Linux shell tools such as awk, grep or wc that help to identify the error and check if they are correctly corrected. They help to aggregate data and be sure that corrections needed were done globally. A text editor can also be used for this step.
Open Refine is a powerful application to help you quickly clean your dataset. We mostly used Refine for its “cluster” feature, which helps you find groups of different cell values that might be alternative representations of the same thing, and then let you attribute a unique name to those cells. We used the “cluster” tool once we were sure that the cells contained the correct information.
And we used LibreOffice Calc for all other operations: aggregate divided cells; convert amounts in the right currency; fill in empty cells with a default value.
Here is a summary of the tasks performed during the cleaning process :
- Fill in empty cells with default values;
- Concatenate values that are divided into several cells;
- Attribute a unique value to same entities (public authorities, companies);
- Convert all money amount into local currency “Francs CFA”;
- Convert date format from DD/MM/YYYY to YYYY-MM-DD (standard for Open Spending).
Uploading data onto Open Spending
Once the csv has been cleaned, we published the dataset on NosDonnées.fr the French Open Data Hub, under the Odbl licence. The file was then available for all in an open and machine readable format.
Last part was to upload and configure the dataset to be available on Open Spending :
Step #1 – Import and validate the dataset: assign a name, an identifier, a country, language, a currency and a description to your dataset. Then specify the url of your dataset. The file must be available on the web, this is why we published it first on NosDonnées.fr.

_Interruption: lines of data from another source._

==> config.mk <==
export PLATFORM = sky130hd
export DESIGN_NAME = led_matrix_frame_receiver_scanner
export DESIGN_NICKNAME = d
export VERILOG_FILES = /design/src/lmfrs_pkg.sv /design/src/lmfrs_ram.sv /design/src/lmfrs_front.sv /design/src/lmfrs_back.sv /design/src/led_matrix_frame_receiver_scanner.sv
export VERILOG_INCLUDE_DIRS = /design/src /design/src/src
export SDC_FILE = /design/constraint.sdc
export NUM_CORES = 1
export LEC_CHECK = 0
export BUFFER_PORTS_ARGS = -buffer_cell sky130_fd_sc_hd__buf_2
export CAP_MARGIN = 10
export CORE_MARGIN = 2
export CORE_UTILIZATION = 48
export CTS_CLUSTER_SIZE = 30
export DETAILED_ROUTE_END_ITERATION = 10
export GPL_TIMING_DRIVEN = 0
export PLACE_DENSITY = 0.75
export SLEW_MARGIN = 20
export SYNTH_ARGS = -nofsm -noshare
export SYNTH_HDL_FRONTEND = slang
export SYNTH_HIERARCHICAL = 1
export SYNTH_SLANG_ARGS = --single-unit
==> constraint.sdc <==
create_clock -name aclk -period 3.8 [get_ports aclk]
set_clock_uncertainty 0.05 [all_clocks]
set_input_delay 0.38 -clock aclk [delete_from_list [all_inputs] [get_ports aclk]]
set_output_delay 0.38 -clock aclk [all_outputs]
set_load 0.03 [all_outputs]
### config.mk
export PLATFORM = sky130hd
export DESIGN_NAME = serial_console_line_editor_unit
export DESIGN_NICKNAME = d
export VERILOG_FILES = /design/src/sv/scle_pkg.sv /design/src/sv/scle_datapath.sv /design/src/sv/scle_ctrl.sv /design/src/sv/serial_console_line_editor_unit.sv
export SDC_FILE = /design/constraint.sdc
export NUM_CORES = 1
export LEC_CHECK = 0
export BUFFER_PORTS_ARGS = -buffer_cell sky130_fd_sc_hd__buf_2
export CAP_MARGIN = 20
export CORE_MARGIN = 1
export CORE_UTILIZATION = 50
export DETAILED_ROUTE_END_ITERATION = 8
export PLACE_DENSITY = 0.64
export SKIP_LAST_GASP = 1
export SYNTH_ARGS = -nofsm -noshare
export SYNTH_HDL_FRONTEND = slang
export SYNTH_SLANG_ARGS = --single-unit
export TNS_END_PERCENT = 1
### constraint.sdc
create_clock -name clk -period 2.5 [get_ports clk]
set_clock_uncertainty 0.15 [all_clocks]
set_input_delay 0.75 -clock clk [delete_from_list [all_inputs] [get_ports clk]]
set_output_delay 0.75 -clock clk [all_outputs]
set_load 0.02 [all_outputs]
### src/sv/scle_pkg.sv
`default_nettype none
package scle_pkg;

	localparam int LINE_CAPACITY_DEF = 32;

	localparam logic [7:0] CH_BS  = 8'h08;
	localparam logic [7:0] CH_LF  = 8'h0a;
	localparam logic [7:0] CH_CR  = 8'h0d;
	localparam logic [7:0] CH_SP  = 8'h20;
	localparam logic [7:0] CH_DEL = 8'h7f;

	typedef enum logic [1:0] {
		CLS_LF,
		CLS_CR,
		CLS_ERASE,
		CLS_OTHER
	} byte_cls_t;

	typedef enum logic [2:0] {
		SEL_CR,
		SEL_LF,
		SEL_SP,
		SEL_CHAR,
		SEL_MEM
	} out_sel_t;

	typedef enum logic [3:0] {
		S_IDLE,
		S_DECODE,
		S_NL_CR,
		S_NL_LF,
		S_ER_C1,
		S_ER_SP,
		S_ER_C2,
		S_ST,
		S_EN_CR1,
		S_EN_CR2,
		S_EN_LF,
		S_RD,
		S_DUMP
	} state_t;

	typedef struct packed {
		logic     cap;
		logic     load;
		out_sel_t sel;
		logic     to_line;
		logic     last;
		logic     wr_store;
		logic     dec_fill;
		logic     rd_issue;
		logic     dump_done;
	} dp_cmd_t;

	typedef struct packed {
		byte_cls_t cls;
		logic      fill_zero;
		logic      fill_full;
		logic      out_free;
		logic      dump_last;
	} dp_stat_t;

endpackage
`default_nettype wire

### src/sv/scle_datapath.sv
`default_nettype none
module scle_datapath #(
	parameter int LINE_CAPACITY = scle_pkg::LINE_CAPACITY_DEF
) (
	input  wire logic              clk,
	input  wire logic              arst_n,
	input  wire logic [7:0]        in_byte,
	input  wire scle_pkg::dp_cmd_t cmd,
	output scle_pkg::dp_stat_t     stat,
	output logic                   out_valid,
	input  wire logic              out_ready,
	output logic [7:0]             out_byte,
	output logic                   out_to_line,
	output logic                   out_last
);
	import scle_pkg::*;

	localparam int DEPTH = LINE_CAPACITY - 1;
	localparam int CNT_W = $clog2(LINE_CAPACITY);
	localparam int IDX_W = (DEPTH > 1) ? $clog2(DEPTH) : 1;
	localparam logic [CNT_W-1:0] DEPTH_C = CNT_W'(DEPTH);
	localparam logic [CNT_W-1:0] ONE_C = CNT_W'(1);

	logic [7:0]       mem [DEPTH];
	logic [7:0]       char_q;
	logic [7:0]       rdata_q;
	logic [CNT_W-1:0] fill_q;
	logic [CNT_W-1:0] rd_cnt_q;
	logic             valid_q;
	logic [7:0]       byte_q;
	logic             to_line_q;
	logic             last_q;
	logic [7:0]       sel_byte;

	// line store
	always_ff @(posedge clk) begin
		if (cmd.wr_store) begin
			mem[fill_q[IDX_W-1:0]] <= char_q;
		end
		if (cmd.rd_issue) begin
			rdata_q <= mem[rd_cnt_q[IDX_W-1:0]];
		end
	end

	always_ff @(posedge clk) begin
		if (cmd.cap) begin
			char_q <= in_byte;
		end
		if (cmd.load) begin
			byte_q    <= sel_byte;
			to_line_q <= cmd.to_line;
			last_q    <= cmd.last;
		end
	end

	always_ff @(posedge clk or negedge arst_n) begin
		if (!arst_n) begin
			fill_q   <= '0;
			rd_cnt_q <= '0;
			valid_q  <= 1'b0;
		end else begin
			if (cmd.dump_done) begin
				fill_q   <= '0;
				rd_cnt_q <= '0;
			end else begin
				if (cmd.wr_store) begin
					fill_q <= fill_q + ONE_C;
				end else if (cmd.dec_fill && fill_q != '0) begin
					fill_q <= fill_q - ONE_C;
				end
				if (cmd.rd_issue) begin
					rd_cnt_q <= rd_cnt_q + ONE_C;
				end
			end
			if (cmd.load) begin
				valid_q <= 1'b1;
			end else if (out_ready) begin
				valid_q <= 1'b0;
			end
		end
	end

	always_comb begin
		unique case (cmd.sel)
			SEL_CR:   sel_byte = CH_CR;
			SEL_LF:   sel_byte = CH_LF;
			SEL_SP:   sel_byte = CH_SP;
			SEL_CHAR: sel_byte = char_q;
			SEL_MEM:  sel_byte = rdata_q;
			default:  sel_byte = char_q;
		endcase
	end

	always_comb begin
		priority if (char_q == CH_LF) begin
			stat.cls = CLS_LF;
		end else if (char_q == CH_CR) begin
			stat.cls = CLS_CR;
		end else if (char_q == CH_BS || char_q == CH_DEL) begin
			stat.cls = CLS_ERASE;
		end else begin
			stat.cls = CLS_OTHER;
		end
		stat.fill_zero = (fill_q == '0);
		stat.fill_full = (fill_q >= DEPTH_C);
		stat.out_free  = !valid_q || out_ready;
		stat.dump_last = (rd_cnt_q == fill_q);
	end

	assign out_valid   = valid_q;
	assign out_byte    = byte_q;
	assign out_to_line = to_line_q;
	assign out_last    = last_q;

endmodule
`default_nettype wire

### src/sv/scle_ctrl.sv
`default_nettype none
module scle_ctrl (
	input  wire logic               clk,
	input  wire logic               arst_n,
	input  wire logic               in_valid,
	output logic                    in_ready,
	input  wire scle_pkg::dp_stat_t stat,
	output scle_pkg::dp_cmd_t       cmd
);
	import scle_pkg::*;

	state_t state_q;
	state_t state_d;

	always_ff @(posedge clk or negedge arst_n) begin
		if (!arst_n) begin
			state_q <= S_IDLE;
		end else begin
			state_q <= state_d;
		end
	end

	// next state
	always_comb begin
		state_d = state_q;
		unique case (state_q)
			S_IDLE: begin
				if (in_valid) state_d = S_DECODE;
			end
			S_DECODE: begin
				priority if (stat.cls == CLS_LF || (stat.cls == CLS_CR && stat.fill_zero)) begin
					state_d = S_NL_CR;
				end else if (stat.cls == CLS_ERASE) begin
					state_d = S_ER_C1;
				end else if (stat.cls == CLS_CR) begin
					state_d = S_EN_CR1;
				end else if (stat.fill_full) begin
					state_d = S_IDLE;
				end else begin
					state_d = S_ST;
				end
			end
			S_NL_CR:  if (stat.out_free) state_d = S_NL_LF;
			S_NL_LF:  if (stat.out_free) state_d = S_IDLE;
			S_ER_C1:  if (stat.out_free) state_d = S_ER_SP;
			S_ER_SP:  if (stat.out_free) state_d = S_ER_C2;
			S_ER_C2:  if (stat.out_free) state_d = S_IDLE;
			S_ST:     if (stat.out_free) state_d = S_IDLE;
			S_EN_CR1: if (stat.out_free) state_d = S_EN_CR2;
			S_EN_CR2: if (stat.out_free) state_d = S_EN_LF;
			S_EN_LF:  if (stat.out_free) state_d = S_RD;
			S_RD:     state_d = S_DUMP;
			S_DUMP: begin
				if (stat.out_free && stat.dump_last) state_d = S_IDLE;
			end
			default: state_d = S_IDLE;
		endcase
	end

	// commands
	always_comb begin
		cmd      = '0;
		cmd.sel  = SEL_CHAR;
		in_ready = 1'b0;
		unique case (state_q)
			S_IDLE: begin
				in_ready = 1'b1;
				cmd.cap  = in_valid;
			end
			S_DECODE: ;
			S_NL_CR: begin
				cmd.load = stat.out_free;
				cmd.sel  = SEL_CR;
			end
			S_NL_LF: begin
				cmd.load = stat.out_free;
				cmd.sel  = SEL_LF;
				cmd.last = 1'b1;
			end
			S_ER_C1: begin
				cmd.load = stat.out_free;
			end
			S_ER_SP: begin
				cmd.load = stat.out_free;
				cmd.sel  = SEL_SP;
			end
			S_ER_C2: begin
				cmd.load     = stat.out_free;
				cmd.last     = 1'b1;
				cmd.dec_fill = stat.out_free;
			end
			S_ST: begin
				cmd.load     = stat.out_free;
				cmd.last     = 1'b1;
				cmd.wr_store = stat.out_free;
			end
			S_EN_CR1, S_EN_CR2: begin
				cmd.load = stat.out_free;
				cmd.sel  = SEL_CR;
			end
			S_EN_LF: begin
				cmd.load = stat.out_free;
				cmd.sel  = SEL_LF;
			end
			S_RD: begin
				cmd.rd_issue = 1'b1;
			end
			S_DUMP: begin
				cmd.load      = stat.out_free;
				cmd.sel       = SEL_MEM;
				cmd.to_line   = 1'b1;
				cmd.last      = stat.dump_last;
				cmd.rd_issue  = stat.out_free && !stat.dump_last;
				cmd.dump_done = stat.out_free && stat.dump_last;
			end
			default: ;
		endcase
	end

endmodule
`default_nettype wire

### src/sv/serial_console_line_editor_unit.sv
// channel   dir  tdata          tuser      tlast
// s_axis    in   rx_byte[7:0]   -          -
// m_axis    out  out_byte[7:0]  to_line    last
//
// a received byte is captured while idle, decoded, then echoed one transfer
// at a time; a line dump first issues a store read, then sends the line bytes
// from the store, issuing the next read as each byte is loaded for output
// reset clears the state machine, fill count and output valid; the line
// store itself is not cleared
// a stalled m_axis holds the sequencer in place; s_axis is ready only when idle
`default_nettype none
module serial_console_line_editor_unit #(
	parameter int LINE_CAPACITY = scle_pkg::LINE_CAPACITY_DEF
) (
	input  wire logic       clk,
	input  wire logic       arst_n,
	input  wire logic       s_axis_tvalid,
	output logic            s_axis_tready,
	input  wire logic [7:0] s_axis_tdata,   // rx_byte
	output logic            m_axis_tvalid,
	input  wire logic       m_axis_tready,
	output logic [7:0]      m_axis_tdata,   // out_byte
	output logic            m_axis_tuser,   // to_line
	output logic            m_axis_tlast
);
	import scle_pkg::*;

	dp_cmd_t  cmd;
	dp_stat_t stat;

	scle_ctrl u_ctrl (
		.clk      (clk),
		.arst_n   (arst_n),
		.in_valid (s_axis_tvalid),
		.in_ready (s_axis_tready),
		.stat     (stat),
		.cmd      (cmd)
	);

	scle_datapath #(
		.LINE_CAPACITY (LINE_CAPACITY)
	) u_datapath (
		.clk         (clk),
		.arst_n      (arst_n),
		.in_byte     (s_axis_tdata),
		.cmd         (cmd),
		.stat        (stat),
		.out_valid   (m_axis_tvalid),
		.out_ready   (m_axis_tready),
		.out_byte    (m_axis_tdata),
		.out_to_line (m_axis_tuser),
		.out_last    (m_axis_tlast)
	);

endmodule
`default_nettype wire
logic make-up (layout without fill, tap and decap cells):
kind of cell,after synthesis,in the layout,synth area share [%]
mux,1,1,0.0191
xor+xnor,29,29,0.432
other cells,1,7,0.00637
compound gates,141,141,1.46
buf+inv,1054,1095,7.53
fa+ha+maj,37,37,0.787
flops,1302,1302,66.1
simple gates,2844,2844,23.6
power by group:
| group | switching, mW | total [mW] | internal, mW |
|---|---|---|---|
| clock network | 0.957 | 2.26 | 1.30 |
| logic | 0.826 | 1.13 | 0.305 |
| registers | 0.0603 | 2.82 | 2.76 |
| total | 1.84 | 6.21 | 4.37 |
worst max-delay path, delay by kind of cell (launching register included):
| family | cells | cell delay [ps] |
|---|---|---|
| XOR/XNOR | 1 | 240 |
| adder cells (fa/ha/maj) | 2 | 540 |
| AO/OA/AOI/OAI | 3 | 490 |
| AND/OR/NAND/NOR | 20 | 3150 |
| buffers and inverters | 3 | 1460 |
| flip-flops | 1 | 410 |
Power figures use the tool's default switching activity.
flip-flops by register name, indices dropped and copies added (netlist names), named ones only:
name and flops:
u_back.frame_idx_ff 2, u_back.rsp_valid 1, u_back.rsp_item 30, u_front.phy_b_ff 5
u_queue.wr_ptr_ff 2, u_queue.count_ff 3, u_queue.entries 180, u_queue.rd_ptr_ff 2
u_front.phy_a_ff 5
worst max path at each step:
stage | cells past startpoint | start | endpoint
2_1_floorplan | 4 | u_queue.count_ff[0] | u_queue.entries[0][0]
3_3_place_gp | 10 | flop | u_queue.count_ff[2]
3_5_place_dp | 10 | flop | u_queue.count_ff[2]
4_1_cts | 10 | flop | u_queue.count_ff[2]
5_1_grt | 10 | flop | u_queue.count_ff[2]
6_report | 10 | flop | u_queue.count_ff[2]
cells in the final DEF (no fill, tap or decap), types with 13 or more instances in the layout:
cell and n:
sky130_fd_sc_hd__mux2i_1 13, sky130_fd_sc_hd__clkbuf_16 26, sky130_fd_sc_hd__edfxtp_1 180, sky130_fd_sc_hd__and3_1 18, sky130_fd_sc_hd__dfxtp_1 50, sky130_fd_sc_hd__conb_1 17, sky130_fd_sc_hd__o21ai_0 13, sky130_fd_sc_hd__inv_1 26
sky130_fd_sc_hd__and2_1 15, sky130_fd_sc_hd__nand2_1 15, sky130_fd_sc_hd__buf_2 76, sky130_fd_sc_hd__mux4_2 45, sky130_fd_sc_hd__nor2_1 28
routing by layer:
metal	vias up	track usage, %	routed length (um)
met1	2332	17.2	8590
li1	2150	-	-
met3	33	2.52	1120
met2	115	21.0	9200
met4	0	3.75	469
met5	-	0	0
## config.mk

```make
export PLATFORM = sky130hd
export DESIGN_NAME = tmma_mac
export DESIGN_NICKNAME = d
export VERILOG_FILES = /design/src/design/tmma_pkg.sv /design/src/design/tmma_mac.sv
export SDC_FILE = /design/constraint.sdc
export NUM_CORES = 2
export LEC_CHECK = 0
export BUFFER_PORTS_ARGS = -buffer_cell sky130_fd_sc_hd__buf_2
export CAP_MARGIN = 40
export CORE_UTILIZATION = 45
export CTS_CLUSTER_DIAMETER = 30
export DETAILED_ROUTE_END_ITERATION = 8
export SLEW_MARGIN = 40
export SYNTH_ARGS = -nofsm -noshare
export SYNTH_HDL_FRONTEND = slang
export SYNTH_SLANG_ARGS = --single-unit
```

## constraint.sdc

```tcl
create_clock -name clk -period 11.3 [get_ports clk]
set_input_delay 2.26 -clock clk [delete_from_list [all_inputs] [get_ports clk]]
set_output_delay 2.26 -clock clk [all_outputs]
set_load 0.005 [all_outputs]
```
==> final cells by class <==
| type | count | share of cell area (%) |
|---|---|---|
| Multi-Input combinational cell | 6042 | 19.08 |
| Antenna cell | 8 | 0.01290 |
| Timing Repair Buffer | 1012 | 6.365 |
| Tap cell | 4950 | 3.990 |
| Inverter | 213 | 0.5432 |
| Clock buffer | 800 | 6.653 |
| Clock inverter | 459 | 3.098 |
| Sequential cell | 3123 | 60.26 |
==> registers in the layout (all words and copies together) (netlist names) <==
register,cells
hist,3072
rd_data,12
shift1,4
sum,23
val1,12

Step #2 – Create a model for your dataset: once the file has been validated by Open Spending, you are invited to attribute dimensions related to your spreadsheet, i.e defining which field designate what. The mandatory fields are the field date, the field amount, the field “to” which is the entity who received the contract, and the field “from” which is the “entity” offering the contract. Fields “to” and “from” must be compounds dimensions, however the model will not be valid. Make also sure you have an unique ID for each entry. In our case we had to assign an unique code for each procurement row since it was not present in the original file. You can also specify which dimensions you want to be able to browse by in the Open Spending application. These are the facets of your model. We choose “public authorities”, “beneficiaries” and “type of procurements” and “procurements titles” as facets for our model. Once the model was ready, we saved it. Then, Open Spending started loading the entire dataset. In case of errors during the loading process, you can always come back to your dataset, do a bit of refine and reload it. After some trials and errors, the result was quite nice to watch :
Step #3 – Create a view: Dataset was now browsable. Last step (which is not mandatory) was to create specific views or visualisation. On Open Spending you can choose among “Table of aggregates”, “Bubble tree” and “Tree Map”. In our case we wanted to see a list of beneficiaries sorted by who received the most. So we choose “table of aggregates” with a view aggregated by beneficiaries. Once the view was created, we could embed it in our website like this:
So that’s all ! Senegal Public Procurements are now available on Open Spending and easily browsable. We hope this article will be helpful for your exploration into other country’s public procurements or PDF files.